» Brief: When you reach the line containing "worst min register" in the data below, reproduce it and every line that follows, exactly and without additions.

Stored data
==> config.mk <==
export PLATFORM = sky130hd
export DESIGN_NAME = udp_tunnel_classifier
export DESIGN_NICKNAME = d
export VERILOG_FILES = /design/src/rtl/utc_pkg.sv /design/src/rtl/utc_classify.sv /design/src/rtl/udp_tunnel_classifier.sv
export SDC_FILE = /design/constraint.sdc
export NUM_CORES = 1
export LEC_CHECK = 0
export ABC_CLOCK_PERIOD_IN_PS = 6500
export BUFFER_PORTS_ARGS = -buffer_cell sky130_fd_sc_hd__buf_2
export CORE_UTILIZATION = 55
export CTS_CLUSTER_SIZE = 24
export DETAILED_ROUTE_END_ITERATION = 7
export GPL_ROUTABILITY_DRIVEN = 0
export GPL_TIMING_DRIVEN = 0
export PLACE_DENSITY_LB_ADDON = 0.2
export SETUP_SLACK_MARGIN = 0.15
export SYNTH_ARGS = -nofsm -noshare
export SYNTH_HDL_FRONTEND = slang
export SYNTH_SLANG_ARGS = --single-unit
==> constraint.sdc <==
create_clock -name clk -period 6.5 [get_ports clk]
set_input_delay 0 -clock clk [delete_from_list [all_inputs] [get_ports clk]]
set_output_delay 0 -clock clk [all_outputs]
set_load 0.005 [all_outputs]
==> src/rtl/utc_pkg.sv <==
`default_nettype none
package utc_pkg;
    localparam int HeaderBytesDefault = 32;
    localparam int SparePortsDefault  = 2;

    localparam logic [15:0] PORT_IKE    = 16'd500;
    localparam logic [15:0] PORT_NATT   = 16'd4500;
    localparam logic [15:0] PORT_L2TP   = 16'd1701;
    localparam logic [15:0] PORT_VXLAN  = 16'd4789;
    localparam logic [15:0] PORT_GENEVE = 16'd6081;
    localparam logic [15:0] PORT_WG     = 16'd51820;
    localparam logic [15:0] PORT_VPN    = 16'd1194;

    localparam logic [1:0] REG_EXTRA_A     = 2'd0;
    localparam logic [1:0] REG_EXTRA_B     = 2'd1;
    localparam logic [1:0] REG_EXTRA_COUNT = 2'd2;

    localparam logic [3:0] KIND_NONE   = 4'd0;
    localparam logic [3:0] KIND_IKE    = 4'd1;
    localparam logic [3:0] KIND_ESP    = 4'd2;
    localparam logic [3:0] KIND_L2TP   = 4'd3;
    localparam logic [3:0] KIND_VXLAN  = 4'd4;
    localparam logic [3:0] KIND_GENEVE = 4'd5;
    localparam logic [3:0] KIND_WG     = 4'd6;
    localparam logic [3:0] KIND_VPN    = 4'd7;
    localparam logic [3:0] KIND_DTLS   = 4'd8;

    typedef struct packed {
        logic       trunc;
        logic       spi;
        logic       natt;
        logic [2:0] flags;
        logic [15:0] inner;
        logic [31:0] ident;
        logic [7:0] msg;
        logic [1:0] variant;
        logic [3:0] kind;
    } cls_t;

    typedef struct packed {
        logic ike;
        logic natt;
        logic l2tp;
        logic vxlan;
        logic geneve;
        logic wg;
        logic vpn;
    } port_hits_t;
endpackage
`default_nettype wire

==> src/rtl/utc_classify.sv <==
`default_nettype none
module utc_classify
    import utc_pkg::*;
#(
    parameter int HEADER_BYTES = HeaderBytesDefault
)
(
    input  wire logic [HEADER_BYTES*8-1:0] hdr,
    input  wire logic [15:0]               size,
    input  wire port_hits_t                hits,
    output cls_t                           cls
);
    function automatic logic [7:0] hb(input logic [HEADER_BYTES*8-1:0] h, input int i);
        return h[i*8 +: 8];
    endfunction

    logic [31:0] sz;
    logic [31:0] ike_len, natt_len;
    logic [3:0]  ike_major, natt_major;
    logic        ike_ok, natt_ike_ok, zero_marker;
    logic        l2tp_ok, l2tp_v2, vxlan_ok, geneve_ok, wg_ok, vpn_ok, dtls_ok;
    logic [4:0]  op;
    logic [15:0] dver;
    logic [1:0]  dvar;
    logic [31:0] dlen;
    logic [7:0]  b0, b1;

    always_comb
    begin
        sz = {16'd0, size};
        b0 = hb(hdr, 0);
        b1 = hb(hdr, 1);
        ike_major = hdr[17*8+4 +: 4];
        ike_len = {hb(hdr, 24), hb(hdr, 25), hb(hdr, 26), hb(hdr, 27)};
        ike_ok = sz >= 32'd28 && (ike_major == 4'd1 || ike_major == 4'd2) && ike_len >= 32'd28;
        zero_marker = sz >= 32'd4 && {b0, b1, hb(hdr, 2), hb(hdr, 3)} == 32'd0;
        natt_major = hdr[21*8+4 +: 4];
        natt_len = {hb(hdr, 28), hb(hdr, 29), hb(hdr, 30), hb(hdr, 31)};
        natt_ike_ok = sz >= 32'd32 && (natt_major == 4'd1 || natt_major == 4'd2)
            && natt_len >= 32'd28;
        l2tp_ok = sz >= 32'd2;
        l2tp_v2 = b1[3:0] == 4'd2 && (b0 & 8'h34) == 8'd0 && (b1 & 8'hF0) == 8'd0;
        vxlan_ok = sz >= 32'd8 && b0 == 8'h08 && hb(hdr, 7) == 8'd0;
        geneve_ok = sz >= 32'd8 && b0[7:6] == 2'd0 && (b1 & 8'h3F) == 8'd0
            && (32'd8 + {24'd0, 2'd0, b0[5:0]} * 32'd4) <= sz;
        wg_ok = sz >= 32'd4 && hb(hdr, 1) == 8'd0 && hb(hdr, 2) == 8'd0 && hb(hdr, 3) == 8'd0
            && ((b0 == 8'd1 && sz == 32'd148) || (b0 == 8'd2 && sz == 32'd92)
            || (b0 == 8'd3 && sz == 32'd64) || (b0 == 8'd4 && sz >= 32'd16));
        op = b0[7:3];
        vpn_ok = sz >= 32'd1 && op != 5'd0 && op != 5'd2 && op != 5'd8 && op <= 5'd11;
        dver = {b1, hb(hdr, 2)};
        dvar = (dver == 16'hFEFF) ? 2'd0 : (dver == 16'hFEFD) ? 2'd1 : 2'd2;
        dtls_ok = sz >= 32'd13 && b0 >= 8'd20 && b0 <= 8'd23
            && (dver == 16'hFEFF || dver == 16'hFEFD || dver == 16'hFEFC);
        dlen = {16'd0, hb(hdr, 11), hb(hdr, 12)};

        cls = '0;
        priority if (hits.ike && ike_ok)
        begin
            cls.kind = KIND_IKE;
            cls.variant = ike_major[1:0];
            cls.msg = hb(hdr, 18);
            cls.trunc = ike_len > sz;
        end
        else if (hits.natt && !zero_marker)
        begin
            cls.kind = KIND_ESP;
            cls.natt = 1'b1;
            if (sz >= 32'd4)
            begin
                cls.ident = {b0, b1, hb(hdr, 2), hb(hdr, 3)};
                cls.spi = 1'b1;
            end
        end
        else if (hits.natt && natt_ike_ok)
        begin
            cls.kind = KIND_IKE;
            cls.variant = natt_major[1:0];
            cls.msg = hb(hdr, 22);
            cls.natt = 1'b1;
            cls.trunc = natt_len > (sz - 32'd4);
        end
        else if (hits.l2tp && l2tp_ok)
        begin
            cls.kind = KIND_L2TP;
            if (l2tp_v2)
            begin
                cls.variant = 2'd2;
                cls.msg = {7'd0, b0[7]};
                cls.flags = {b0[1], b0[3], b0[6]};
            end
            else
            begin
                cls.variant = 2'd3;
                cls.ident = {b0, b1, 16'd0};
                if (sz >= 32'd4)
                    cls.ident[15:0] = {hb(hdr, 2), hb(hdr, 3)};
                cls.spi = 1'b1;
            end
        end
        else if (hits.vxlan && vxlan_ok)
        begin
            cls.kind = KIND_VXLAN;
            cls.ident = {8'd0, hb(hdr, 4), hb(hdr, 5), hb(hdr, 6)};
            cls.spi = 1'b1;
        end
        else if (hits.geneve && geneve_ok)
        begin
            cls.kind = KIND_GENEVE;
            cls.inner = {hb(hdr, 2), hb(hdr, 3)};
            cls.ident = {8'd0, hb(hdr, 4), hb(hdr, 5), hb(hdr, 6)};
            cls.spi = 1'b1;
        end
        else if (hits.wg && wg_ok)
        begin
            cls.kind = KIND_WG;
            cls.msg = b0;
        end
        else if (hits.vpn && vpn_ok)
        begin
            cls.kind = KIND_VPN;
            cls.msg = {3'd0, op};
        end
        else if (dtls_ok)
        begin
            cls.kind = KIND_DTLS;
            cls.variant = dvar;
            cls.msg = b0;
            cls.trunc = (32'd13 + dlen) > sz;
        end
        else
        begin
            cls = '0;
        end
    end
endmodule
`default_nettype wire

==> src/rtl/udp_tunnel_classifier.sv <==
// UDP tunnel classifier: takes a UDP payload one byte per transfer, with the UDP ports
// sampled on the first transfer of each packet, and on the transfer marked tlast emits
// one classification (IKE, NAT-T ESP/IKE, L2TP, VXLAN, Geneve, WireGuard, opcode VPN,
// DTLS, or none). One transfer is taken every clock unless a result waits on a stalled
// output; checks run between the input-stage header and the output register. Only the
// first HEADER_BYTES bytes are inspected; the byte count saturates at 65535. Configure
// the extra ports only while no packet is in flight.
`default_nettype none
module udp_tunnel_classifier
    import utc_pkg::*;
#(
    parameter int HEADER_BYTES = HeaderBytesDefault,
    parameter int SPARE_PORTS  = SparePortsDefault
)
(
    input  wire logic        clk,
    input  wire logic        rst_n,
    input  wire logic        s_tvalid,
    output logic             s_tready,
    input  wire logic [39:0] s_tdata,   // data_byte, source_port, dest_port
    input  wire logic        s_tlast,
    input  wire logic        s_tuser,   // byte_valid
    output logic             m_tvalid,
    input  wire logic        m_tready,
    output logic [71:0]      m_tdata,   // tunnel_kind, variant, message_type, identifier,
                                        // inner_type, header_flags, over_natt, has_spi,
                                        // truncated, zero fill
    input  wire logic        cfg_valid,
    output logic             cfg_ready,
    input  wire logic [1:0]  cfg_index,
    input  wire logic [15:0] cfg_data
);
    localparam int IdxW = $clog2(HEADER_BYTES);

    logic [15:0] extra_a_reg, extra_b_reg;
    logic [1:0]  extra_count_reg;
    logic [HEADER_BYTES*8-1:0] hdr_reg;
    logic [15:0] count_reg, count_next;
    logic [15:0] src_reg, dst_reg, src_next, dst_next;
    logic        in_pkt_reg;
    logic        fire_reg;
    logic        out_valid_reg;
    cls_t        out_reg;
    cls_t        cls;
    port_hits_t  hits;
    logic        accept;
    logic [1:0]  eff_count;
    logic        ea_hit, eb_hit;

    assign cfg_ready = 1'b1;
    // pipeline keeps moving unless the result register is blocked while a new result waits
    assign s_tready = !(out_valid_reg && !m_tready && fire_reg);
    assign accept = s_tvalid && s_tready;

    always_ff @(posedge clk or negedge rst_n)
    begin
        if (!rst_n)
        begin
            extra_a_reg <= '0;
            extra_b_reg <= '0;
            extra_count_reg <= '0;
        end
        else if (cfg_valid)
        begin
            unique case (cfg_index)
                REG_EXTRA_A:     extra_a_reg <= cfg_data;
                REG_EXTRA_B:     extra_b_reg <= cfg_data;
                REG_EXTRA_COUNT: extra_count_reg <= cfg_data[1:0];
                default:         ;
            endcase
        end
    end

    always_comb
    begin
        src_next = in_pkt_reg ? src_reg : s_tdata[23:8];
        dst_next = in_pkt_reg ? dst_reg : s_tdata[39:24];
        count_next = in_pkt_reg ? count_reg : 16'd0;
        if (s_tuser && count_next != 16'hFFFF)
            count_next = count_next + 16'd1;
    end

    always_ff @(posedge clk or negedge rst_n)
    begin
        if (!rst_n)
        begin
            in_pkt_reg <= 1'b0;
            count_reg <= '0;
            src_reg <= '0;
            dst_reg <= '0;
            fire_reg <= 1'b0;
        end
        else if (s_tready)
        begin
            fire_reg <= accept && s_tlast;
            if (accept)
            begin
                in_pkt_reg <= !s_tlast;
                count_reg <= count_next;
                src_reg <= src_next;
                dst_reg <= dst_next;
            end
        end
    end

    always_ff @(posedge clk)
    begin
        if (accept && s_tuser && (!in_pkt_reg || count_reg < 16'(HEADER_BYTES)))
            hdr_reg[(in_pkt_reg ? count_reg[IdxW-1:0] : {IdxW{1'b0}})*8 +: 8] <= s_tdata[7:0];
    end

    always_comb
    begin
        eff_count = extra_count_reg;
        if (SPARE_PORTS < 2 && eff_count > 2'(SPARE_PORTS))
            eff_count = 2'(SPARE_PORTS);
        if (eff_count == 2'd3)
            eff_count = 2'd2;
        ea_hit = eff_count >= 2'd1 && (src_reg == extra_a_reg || dst_reg == extra_a_reg);
        eb_hit = eff_count >= 2'd2 && (src_reg == extra_b_reg || dst_reg == extra_b_reg);
        hits.ike    = ea_hit || eb_hit || src_reg == PORT_IKE    || dst_reg == PORT_IKE;
        hits.natt   = ea_hit || eb_hit || src_reg == PORT_NATT   || dst_reg == PORT_NATT;
        hits.l2tp   = ea_hit || eb_hit || src_reg == PORT_L2TP   || dst_reg == PORT_L2TP;
        hits.vxlan  = ea_hit || eb_hit || src_reg == PORT_VXLAN  || dst_reg == PORT_VXLAN;
        hits.geneve = ea_hit || eb_hit || src_reg == PORT_GENEVE || dst_reg == PORT_GENEVE;
        hits.wg     = ea_hit || eb_hit || src_reg == PORT_WG     || dst_reg == PORT_WG;
        hits.vpn    = ea_hit || eb_hit || src_reg == PORT_VPN    || dst_reg == PORT_VPN;
    end

    utc_classify #(.HEADER_BYTES(HEADER_BYTES)) u_classify
    (
        .hdr  (hdr_reg),
        .size (count_reg),
        .hits (hits),
        .cls  (cls)
    );

    always_ff @(posedge clk or negedge rst_n)
    begin
        if (!rst_n)
            out_valid_reg <= 1'b0;
        else if (fire_reg && s_tready)
            out_valid_reg <= 1'b1;
        else if (m_tready)
            out_valid_reg <= 1'b0;
    end

    always_ff @(posedge clk)
    begin
        if (fire_reg && s_tready)
            out_reg <= cls;
    end

    assign m_tvalid = out_valid_reg;
    assign m_tdata = {4'd0, out_reg.trunc, out_reg.spi, out_reg.natt, out_reg.flags,
                      out_reg.inner, out_reg.ident, out_reg.msg, out_reg.variant,
                      out_reg.kind};
endmodule
`default_nettype wire

# Yosys cells after proc, flatten, opt, wreduce, memory -nomap -nowiden
# Cells that the tools add are included.
[totals] register_bits=409
[classes] addsub=5 order_cmp=20 n_eq_ne=40 shifts=2 n_mux=61 n_bitwise=2 n_reduce_logical=96
[op_table] operator="54-bit 2-to-1 mux" count=7
[op_table] operator="256-bit bitwise mux" count=1
[op_table] operator="8-bit by 34-bit variable shift with 256-bit output (first input constant)" count=1
[op_table] operator="8-bit by 34-bit variable part select with 256-bit output" count=1
[op_table] operator="32-bit 2-to-1 mux" count=5
[op_table] operator="16-bit by 13-bit equality test with 1-bit output (second input constant)" count=6
[op_table] operator="16-bit equality test (second input constant)" count=5
[op_table] operator="16-bit by 11-bit equality test with 1-bit output (second input constant)" count=4
[op_table] operator="16-bit equality test" count=4
[op_table] operator="32-bit by 5-bit >= comparator with 1-bit output (second input constant)" count=2
[op_table] operator="32-bit by 16-bit greater-than comparator with 1-bit output" count=2
[op_table] operator="8-bit zero test" count=7
[op_table] operator="16-bit 2-to-1 mux" count=3
[op_table] operator="48-bit 2-to-1 mux" count=1
[op_table] operator="46-bit 2-to-1 mux" count=1
[op_table] operator="1-bit logical AND" count=45
[op_table] operator="14-bit 2-to-1 mux" count=3
[op_table] operator="8-bit negation with 34-bit output" count=1
[op_table] operator="16-bit by 7-bit equality test with 1-bit output (second input constant)" count=2
[op_table] operator="16-bit by 9-bit equality test with 1-bit output (second input constant)" count=2
[op_table] operator="16-bit by 4-bit >= comparator with 1-bit output (second input constant)" count=2
[op_table] operator="16-bit by 5-bit >= comparator with 1-bit output (second input constant)" count=2
[op_table] operator="32-bit greater-than comparator" count=1
[op_table] operator="32-bit by 16-bit <= comparator with 1-bit output" count=1
[op_table] operator="47 further kinds" count=117

# Logic depth before layout (Yosys ltp)
[logic_depth] word_depth=21 depth_mapped=17

# Hierarchy
# Synthesis repeated with hierarchy kept, for this count alone.
[unflattened] cells_unflattened=1717 hier_area_um2=20355.8
[modules_own_cells] mod="udp_tunnel_classifier" instances=1 cells_each=1195 area_per_inst_um2=16552.1 seq_area_each_um2=11856.4
[modules_own_cells] mod="utc_classify" instances=1 cells_each=522 area_per_inst_um2=3803.6 seq_area_each_um2=0.0

# Worst setup path before layout
# No wires, ideal clock.
[synth_path] path_kind="reg2reg" from="reg count_reg[2]" to="reg out_reg (netlist bit m_tdata[67]), data pin" setup_time_ns=0.261 t_arrival_ns=3.495 slack_ns=2.745 stages_incl_launch_ff=14 n_path_buf=0 synth_period_minus_slack_ns=3.755 path_cell_list="dfrtp_1 -> inv_1 -> ha_1 -> nor2b_1 -> nand4_1 -> ha_1 -> nand4_1 -> nor2_1 -> nand4_1 -> or4_1 -> and3_1 -> a32o_1 -> nand2_1 -> mux2i_1"
[synth_lines] item="start, declared" line_no="udp_tunnel_classifier.sv:38" text="logic [15:0] count_reg, count_next;"
[synth_lines] item="start signal, assigned" line_no="udp_tunnel_classifier.sv:99" text="count_reg <= count_next;"
[synth_lines] item="end signal, assigned" line_no="udp_tunnel_classifier.sv:151" text="out_reg <= cls;"
[synth_lines] item="end, declared" line_no="udp_tunnel_classifier.sv:43" text="cls_t out_reg;"

==> results.md <==
* Total power at 5.47 mW
* Max FO, Critical Path at 18
* Commonest cells post-synth: edfxtp_1 (236), nor2_1 (117), nand2_1 (100), xnor2_1 (96), and2_1 (91)
* Psw at 1.53 mW
* Mapped Cells at 1474
* Top-area cell type share of the netlist area at 0.414
* Clock Pin Slew Worst Setup and Hold Paths at ~0.060 ns
* Avg Cell Area, Syn at 11.6 µm²
* Synth cell types at 91
* Maximum vdd ir drop at 248 µV
* Pwr per Cell Area at 271 nW/µm²
* Final setup violation count at 0
* Endpoint kind of the worst setup timing path: flip-flop
* Vias per cell at around 6.1
* Hold Vio Cnt, Final at 0
* Internal power at about 4 mW
* CP top delay family: compound AO/OA/AOI/OAI gates
* Clock power share at 0.376
* Starting density of the core at 0.560
* Min-Delay Path Class: in -> async
* Mux cell area share after synthesis at 0.0470
* Final period util at 0.816
* Startpoint types: flip-flop
* Post-Synth Adder-Cell Area at 0.0585
* Layout cell share with drive strength beyond 1 at 0.192
* Complex-gate fraction of the synthesized area at 0.0725
* Clock skew at about 0.017 ns
* Max_cap viols at 0
* Cell Rows at 64
* Crit path cell chain: inv_1, ha_1, nor2b_1, nand4_1, ha_1, a21o_1, a21o_1, a211oi_1, o21bai_1, a41oi_1, o21ai_0, a32o_1, nand2_1, mux2i_1
* Worst hold slack at 0.0106 ns
* DRC violations left at 0
* Sequential share of power at 0.448
* Fmax achieved at 189 MHz
* Core area at 30600 µm²
* Simple-gate share of the synthesized area at 0.198
* Die Ht at 178 µm
* Leak pwr at between 7 and 8 nW
* Starting DRC count in detailed routing at between 1000 and 1500
* Min Tclk post-route at 5.30 ns
* Critical path buffer and inverter count at 1
* Worst Max-Slew Pin Slew at 1.30 ns
* EDFF count, synth at 236
* Dominant cell type by area after synthesis: edfxtp_1
* # resized after CTS at 0
* Largest net degree at the start of global routing at 69
* Critical path arrival at 5.52 ns
* Max_slew headroom at 0.125
* XOR/XNOR Fraction of Synth Area at 0.0558
* Overflow after GRT at 0
* Clock network latency to the later pin of the worst-skew pair at 0.53 ns
* Drt first pass iters at 5
* RSZ-0062 raised after global routing: no
* Global Route Usage Sum at 0.300
* Post-CTS setup buffer count at 0
* Root Driver: clkbuf_16
* Crit Path Category: reg -> reg
* Max FFs per register at 168
* DRT Wirelength at about 47000 µm
* Sw Share at 0.279
* I/O Pins at 140
* Top cells by area, synth: edfxtp_1 (41%), dfrtp_1 (12%), ha_1 (5.8%)
* Slowest CP cell: nand4_1
* Worst Path Required at 6.72 ns
* Chip Width at 178 µm
* Async SR Flop Fraction at 0.265
* Top_reg_cell synth: edfxtp_1
* Vias in the first global route at roughly 13000
* First-pass GRT wire length at 71600 µm
* Dpl hpwl at 33700 µm
* Total Nets Final at 1863
* Sequential area share after synthesis at 0.538
* Diode count at 0
* CTS sink count at between 300 and 400
* CTS tree: yes
* Total negative setup slack at 0 ns
* Post-Syn Area at between 15000 and 20000 µm²
* Final ANT Viol Nets at 0
* Most common cell in the netlist: edfxtp_1
* CTS Buffer Depth at 3
* Hold_buf cts at 67
* Synth warn at 0
* Gate power share at 0.176
* Full die area at 31800 µm²
* Via count at 12965
* Buffers on Ports at 134
* Initial antenna violation count at 1
* Slew Viols, Final at 0
* Number of synthesized register bits at roughly 320
* CTS H-tree lvls at 2
* Slowest stage delay, CP at 0.86 ns
* Layout area overhead at 18.0%
* Total clock buffers created by CTS at 36
* Status: complete, no violations
* Largest family of logic cells by synthesized area: simple AND/OR/NAND/NOR gates
* Per-cell routed wire length at 21.9 µm
## worst reg2reg max path, stage by stage, from the launching register on
cell and delay (ns):
dfrtp_1 0.50, inv_1 0.45, ha_1 0.34, nor2b_1 0.31
nand4_1 0.86, ha_1 0.69, a21o_1 0.19, a21o_1 0.17
a211oi_1 0.24, o21bai_1 0.11, a41oi_1 0.40, o21ai_0 0.27
a32o_1 0.27, nand2_1 0.07, mux2i_1 0.12
## per-stage QoR
stage	utilization	worst slack (ns)	std cells	instance area [µm²]
after floorplan	-	2.74	1477	17100
after global placement	0.598	1.49	2007	18300
after detailed placement	0.600	1.42	2009	18300
after CTS	0.660	1.33	2141	20200
after global routing	0.660	1.03	2141	20200
final	0.660	1.20	2141	20200
## cell usage in the layout, fill, tap and decap left out, types with 56 or more instances in the layout
cell type / count
mux2_2: 67
buf_2: 146
nand4_1: 56
dlygate4sd3_1: 67
ha_1: 80
dfrtp_1: 85
nand2_1: 100
edfxtp_1: 236
xnor2_1: 96
nor2_1: 117
and2_1: 90
## cell families (layout without fill, tap and decap cells)
group	count (synthesis)	after routing
and+or+nand+nor	606	606
DFF	321	321
AOI/OAI and AO/OA	171	171
buffers and inverters	113	381
xor gates and xnor gates	109	109
adders and majority gates	80	80
muxes	72	72
other	2	5
## worst paths after layout
kind	cells after the start	from	slack [ns]	end
worst max-delay path	14	count_reg[3]	1.20	m_tdata[67]
worst min-delay path	2	rst_n	0.01	count_reg[7]
worst max register to register	14	count_reg[3]	1.20	m_tdata[67]
worst min register to register	1	extra_count_reg[0]	0.51	extra_count_reg[0]
max in group asynchronous	3	rst_n	5.86	extra_b_reg[4]
min in group clk	3	s_tdata[19]	0.24	src_reg[11]
## routing by layer
layer / part of all wire / routed length [µm] / global-route usage
met1: 0.43 / 20000 / 0.420
met2: 0.45 / 21200 / 0.468
met3: 0.094 / 4430 / 0.0595
met4: 0.029 / 1360 / 0.0992
met5: 0 / 0 / 0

» Written answer:
worst min register to register	1	extra_count_reg[0]	0.51	extra_count_reg[0]
max in group asynchronous	3	rst_n	5.86	extra_b_reg[4]
min in group clk	3	s_tdata[19]	0.24	src_reg[11]
## routing by layer
layer / part of all wire / routed length [µm] / global-route usage
met1: 0.43 / 20000 / 0.420
met2: 0.45 / 21200 / 0.468
met3: 0.094 / 4430 / 0.0595
met4: 0.029 / 1360 / 0.0992
met5: 0 / 0 / 0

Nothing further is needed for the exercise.